NMR Spectroscopy and Solution Structure

We produced and purified the recombinant Bc28.1 protein in ¹⁵N-enriched medium in E. coli as described under “Experimental Procedures.” The full-length construct Bc28.1 (Ser¹⁸–Asp²³⁵) corresponds to a soluble version of the parasite full-length membrane protein, missing the GPI anchor sequence and the N-terminal signal peptide, and still containing 2 cysteine residues (see Fig. 2). Its ¹H-¹⁵N HSQC spectrum is shown in Fig. 8. By combining the information from ¹H-¹⁵N double resonance and ¹H-¹⁵N-¹³C triple resonance heteronuclear experiments, we were able to assign more than 99% of the amide group resonances for the non-proline residues (2 prolines), 95.3% of the other backbone resonances (Cα, C′, and Hα), and more than 82% of the Cβ. TALOS analysis (18) of the (φ,ψ) intraresidual dihedral angles as well as the preliminary inspection of backbone-backbone NOEs show a predominant content of α-helical structure.

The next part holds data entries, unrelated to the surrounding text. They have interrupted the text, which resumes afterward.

[config.mk]
export PLATFORM = sky130hd
export DESIGN_NAME = cyc_counter_top
export DESIGN_NICKNAME = d
export VERILOG_FILES = /design/src/rtl/cyc_pkg.sv /design/src/rtl/cyc_prescale.sv /design/src/rtl/cyc_count.sv /design/src/rtl/cyc_ctrl.sv /design/src/rtl/cyc_counter_top.sv
export SDC_FILE = /design/constraint.sdc
export NUM_CORES = 1
export LEC_CHECK = 0
export ABC_AREA = 1
export BUFFER_PORTS_ARGS = -buffer_cell sky130_fd_sc_hd__buf_2
export CORE_MARGIN = 2
export CORE_UTILIZATION = 55
export DETAILED_ROUTE_END_ITERATION = 10
export PLACE_DENSITY = 0.93
export SLEW_MARGIN = 20
export SYNTH_ARGS = -nofsm -noshare
export SYNTH_HDL_FRONTEND = slang
export SYNTH_HIERARCHICAL = 1
export SYNTH_SLANG_ARGS = --single-unit
[constraint.sdc]
create_clock -name clk -period 2 [get_ports clk]
set_input_delay 0.2 -clock clk [delete_from_list [all_inputs] [get_ports clk]]
set_output_delay 0.2 -clock clk [all_outputs]
set_load 0.01 [all_outputs]
[src/rtl/cyc_pkg.sv]
package cyc_pkg;
  localparam int F_RUN   = 0;
  localparam int F_DIV   = 1;
  localparam int F_IE    = 2;
  localparam int F_ROUTE = 3;
  localparam int F_OVF   = 4;
  localparam int CTRL_W  = 5;

  typedef struct packed {
    logic ovf;
    logic route;
    logic ie;
    logic div;
    logic run;
  } ctrl_t;
endpackage

[src/rtl/cyc_prescale.sv]
module cyc_prescale #(
  parameter int DIV_LOG2 = 6
) (
  input  logic clk,
  input  logic rst_n,
  input  logic run_i,
  input  logic div_i,
  input  logic tick_i,
  output logic step_o
);
  localparam logic [DIV_LOG2-1:0] ACC_LAST = {DIV_LOG2{1'b1}};

  logic [DIV_LOG2-1:0] acc_q;
  logic                live_tick;
  logic                acc_full;

  function automatic logic [DIV_LOG2-1:0] acc_next(input logic [DIV_LOG2-1:0] a);
    return a + {{(DIV_LOG2-1){1'b0}}, 1'b1};
  endfunction

  assign live_tick = run_i & tick_i;
  assign acc_full  = (acc_q == ACC_LAST);
  assign step_o    = live_tick & (div_i ? acc_full : 1'b1);

  always_ff @(posedge clk or negedge rst_n) begin
    if (!rst_n)          acc_q <= '0;
    else if (!div_i)     acc_q <= '0;
    else if (live_tick)  acc_q <= acc_next(acc_q);
  end

  AST_ACC_EMPTY: assert property (@(posedge clk) disable iff (!rst_n)
    !div_i |=> (acc_q == '0));
  AST_DIV_GATE: assert property (@(posedge clk) disable iff (!rst_n)
    (div_i && live_tick && !acc_full) |-> !step_o);
  AST_ACC_HOLD: assert property (@(posedge clk) disable iff (!rst_n)
    (div_i && !live_tick) |=> $stable(acc_q));
endmodule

As indicated by negative or weak values for heteronuclear ¹⁵N{¹H} NOEs (supplemental Fig. 2), the N- and C-terminal peptide segments (Ser¹⁸–Ser³⁸ and Glu²²⁴–Asp²³⁵) appear highly disordered, with chemical shifts and (φ,ψ) values characteristic of a random coil structure. The chemical shifts have been deposited in the BioMagResBank under the accession number BMRB-17633.

FIGURE 8.

Bc28.1 NMR fingerprint [¹H-¹⁵N]HSQC spectrum of Bc28.1 from B. canis recorded at 700 MHz, 37 °C, and pH 6.5 on a 0.5 mm uniformly ¹⁵N-labeled sample. Cross-peak assignments are indicated using the one-letter amino acid and number (stars indicate HN indolic resonances from tryptophan residues). The central part of the spectrum is expanded in the two insets.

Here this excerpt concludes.